X = diabetes.drop('Outcome', axis=1)
y = diabetes['Outcome']
X_train, X_test, y_train, y_test = train_test_split(X, y, test_size=0.2, random_state=42)

## Q4. Use a decision tree algorithm, such as ID3 or C4.5, to train a decision tree model on the training set. Use cross-validation to optimize the hyperparameters and avoid overfitting.

In [None]:
from sklearn.tree import DecisionTreeClassifier
from sklearn.model_selection import GridSearchCV

param_grid = {
    'max_depth': [3, 5, 7, 9, None],
    'min_samples_split': [2, 5, 10],
    'criterion': ['gini', 'entropy']
}
grid = GridSearchCV(DecisionTreeClassifier(random_state=42), param_grid, cv=5)
grid.fit(X_train, y_train)
print('Best parameters:', grid.best_params_)
model = grid.best_estimator_

## Q5. Evaluate the performance of the decision tree model on the test set using metrics such as accuracy, precision, recall, and F1 score. Use confusion matrices and ROC curves to visualize the results.

In [None]:
from sklearn.metrics import accuracy_score, precision_score, recall_score, f1_score, confusion_matrix, roc_curve, roc_auc_score

# Predictions
y_pred = model.predict(X_test)

# Metrics
print('Accuracy:', accuracy_score(y_test, y_pred))
print('Precision:', precision_score(y_test, y_pred))
print('Recall:', recall_score(y_test, y_pred))
print('F1 Score:', f1_score(y_test, y_pred))

# Confusion matrix
cm = confusion_matrix(y_test, y_pred)
sns.heatmap(cm, annot=True, fmt='d', cmap='Blues')
plt.xlabel('Predicted')
plt.ylabel('Actual')
plt.title('Confusion Matrix')
plt.show()

# ROC curve
probs = model.predict_proba(X_test)[:, 1]
fpr, tpr, _ = roc_curve(y_test, probs)
auc = roc_auc_score(y_test, probs)
plt.plot(fpr, tpr, label=f'AUC = {auc:.2f}')
plt.plot([0, 1], [0, 1], linestyle='--')
plt.xlabel('False Positive Rate')
plt.ylabel('True Positive Rate')
plt.title('ROC Curve')
plt.legend()
plt.show()

## Q6. Interpret the decision tree by examining the splits, branches, and leaves.

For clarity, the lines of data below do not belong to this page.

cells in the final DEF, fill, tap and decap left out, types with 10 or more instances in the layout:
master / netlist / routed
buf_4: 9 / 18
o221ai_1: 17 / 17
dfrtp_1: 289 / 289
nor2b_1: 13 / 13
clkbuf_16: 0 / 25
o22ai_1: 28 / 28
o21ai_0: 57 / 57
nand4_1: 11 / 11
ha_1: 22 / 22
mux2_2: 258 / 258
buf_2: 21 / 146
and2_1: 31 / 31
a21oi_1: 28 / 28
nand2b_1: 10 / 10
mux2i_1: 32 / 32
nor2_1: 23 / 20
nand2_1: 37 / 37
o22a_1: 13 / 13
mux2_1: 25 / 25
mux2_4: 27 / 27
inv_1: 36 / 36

Identify the most important variables and their thresholds. Use domain knowledge and common sense to explain the patterns and trends.

In [None]:
from sklearn.tree import plot_tree

plt.figure(figsize=(20,10))
plot_tree(model, feature_names=X.columns, class_names=['Non-Diabetic', 'Diabetic'], filled=True, max_depth=3)
plt.show()

# Feature importance
importances = pd.Series(model.feature_importances_, index=X.columns)
print('Feature importances:\n', importances.sort_values(ascending=False))

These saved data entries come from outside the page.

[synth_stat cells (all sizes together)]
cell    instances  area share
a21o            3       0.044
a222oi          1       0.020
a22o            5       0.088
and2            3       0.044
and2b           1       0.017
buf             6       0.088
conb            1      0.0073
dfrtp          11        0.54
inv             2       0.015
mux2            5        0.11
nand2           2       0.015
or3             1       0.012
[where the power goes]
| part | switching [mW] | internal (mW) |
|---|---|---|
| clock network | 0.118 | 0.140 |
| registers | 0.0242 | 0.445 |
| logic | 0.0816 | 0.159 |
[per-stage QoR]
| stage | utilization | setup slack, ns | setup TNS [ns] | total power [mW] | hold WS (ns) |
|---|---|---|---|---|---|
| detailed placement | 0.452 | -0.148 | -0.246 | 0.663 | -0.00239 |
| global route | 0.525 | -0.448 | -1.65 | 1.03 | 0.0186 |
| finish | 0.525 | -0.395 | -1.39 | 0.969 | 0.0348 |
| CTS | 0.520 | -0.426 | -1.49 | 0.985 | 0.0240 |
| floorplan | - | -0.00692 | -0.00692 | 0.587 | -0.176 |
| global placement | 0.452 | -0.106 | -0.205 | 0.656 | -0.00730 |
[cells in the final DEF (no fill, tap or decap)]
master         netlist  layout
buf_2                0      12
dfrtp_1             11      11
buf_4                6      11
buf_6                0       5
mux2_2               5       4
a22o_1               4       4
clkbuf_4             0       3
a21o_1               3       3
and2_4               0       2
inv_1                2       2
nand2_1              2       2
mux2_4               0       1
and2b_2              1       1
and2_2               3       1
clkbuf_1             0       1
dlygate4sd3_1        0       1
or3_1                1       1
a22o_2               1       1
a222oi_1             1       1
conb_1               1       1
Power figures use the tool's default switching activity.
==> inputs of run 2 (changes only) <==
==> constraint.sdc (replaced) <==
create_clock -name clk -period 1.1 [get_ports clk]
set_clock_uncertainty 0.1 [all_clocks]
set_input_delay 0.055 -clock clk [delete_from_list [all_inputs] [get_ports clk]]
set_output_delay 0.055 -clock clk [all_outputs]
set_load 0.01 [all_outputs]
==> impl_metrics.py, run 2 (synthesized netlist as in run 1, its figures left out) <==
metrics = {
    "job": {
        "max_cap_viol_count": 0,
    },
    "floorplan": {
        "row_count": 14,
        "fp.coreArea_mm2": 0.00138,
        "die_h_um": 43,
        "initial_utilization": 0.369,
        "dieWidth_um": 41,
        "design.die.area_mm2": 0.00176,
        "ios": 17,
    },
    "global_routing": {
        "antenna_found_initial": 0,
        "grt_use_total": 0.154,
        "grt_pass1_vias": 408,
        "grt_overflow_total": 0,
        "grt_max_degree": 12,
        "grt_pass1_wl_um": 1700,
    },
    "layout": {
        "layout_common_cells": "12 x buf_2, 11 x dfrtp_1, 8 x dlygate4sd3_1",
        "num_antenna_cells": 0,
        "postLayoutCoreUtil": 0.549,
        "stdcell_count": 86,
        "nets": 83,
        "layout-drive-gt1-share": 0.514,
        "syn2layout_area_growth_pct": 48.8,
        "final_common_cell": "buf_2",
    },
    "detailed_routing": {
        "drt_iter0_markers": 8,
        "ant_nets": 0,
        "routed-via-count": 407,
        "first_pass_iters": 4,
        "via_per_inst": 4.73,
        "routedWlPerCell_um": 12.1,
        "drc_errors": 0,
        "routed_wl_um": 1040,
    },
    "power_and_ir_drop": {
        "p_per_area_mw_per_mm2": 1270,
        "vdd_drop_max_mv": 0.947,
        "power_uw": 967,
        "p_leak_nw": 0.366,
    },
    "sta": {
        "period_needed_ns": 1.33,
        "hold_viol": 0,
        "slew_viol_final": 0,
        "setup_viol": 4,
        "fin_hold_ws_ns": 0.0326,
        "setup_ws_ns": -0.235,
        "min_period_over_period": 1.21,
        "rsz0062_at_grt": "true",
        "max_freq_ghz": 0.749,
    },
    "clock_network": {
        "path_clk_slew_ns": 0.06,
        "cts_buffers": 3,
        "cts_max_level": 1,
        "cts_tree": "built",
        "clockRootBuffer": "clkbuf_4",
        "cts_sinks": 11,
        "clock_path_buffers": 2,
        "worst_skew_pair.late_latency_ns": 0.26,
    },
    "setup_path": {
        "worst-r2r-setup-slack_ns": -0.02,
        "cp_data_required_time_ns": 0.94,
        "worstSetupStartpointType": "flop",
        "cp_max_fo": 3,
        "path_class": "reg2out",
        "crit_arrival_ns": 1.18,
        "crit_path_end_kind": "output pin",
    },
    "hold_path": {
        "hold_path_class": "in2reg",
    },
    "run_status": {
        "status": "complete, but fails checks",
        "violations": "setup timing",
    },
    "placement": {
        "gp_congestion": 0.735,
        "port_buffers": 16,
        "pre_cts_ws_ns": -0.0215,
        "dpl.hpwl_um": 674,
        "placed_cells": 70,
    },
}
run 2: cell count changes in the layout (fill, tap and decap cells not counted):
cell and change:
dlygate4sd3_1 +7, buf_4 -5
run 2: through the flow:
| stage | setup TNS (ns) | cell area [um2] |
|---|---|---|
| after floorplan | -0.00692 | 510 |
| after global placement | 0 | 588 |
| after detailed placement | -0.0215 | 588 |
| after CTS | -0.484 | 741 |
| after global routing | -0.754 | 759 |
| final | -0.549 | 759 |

## Q7. Validate the decision tree model by applying it to new data or testing its robustness to changes in the dataset or the environment. Use sensitivity analysis and scenario testing to explore the uncertainty and risks.

In [None]:
# Sensitivity analysis: Varying glucose value for a sample patient
import numpy as np
sample = X_test.iloc[0].copy()
glucose_range = np.arange(80, 200, 5)
preds = []
for g in glucose_range:
    sample['Glucose'] = g
    preds.append(model.predict([sample])[0])
plt.plot(glucose_range, preds, marker='o')
plt.xlabel('Glucose')
plt.ylabel('Predicted Outcome')
plt.title('Sensitivity Analysis: Glucose Effect')
plt.show()

This notebook demonstrates the end-to-end process of building, evaluating, and interpreting a decision tree for diabetes prediction in a healthcare setting.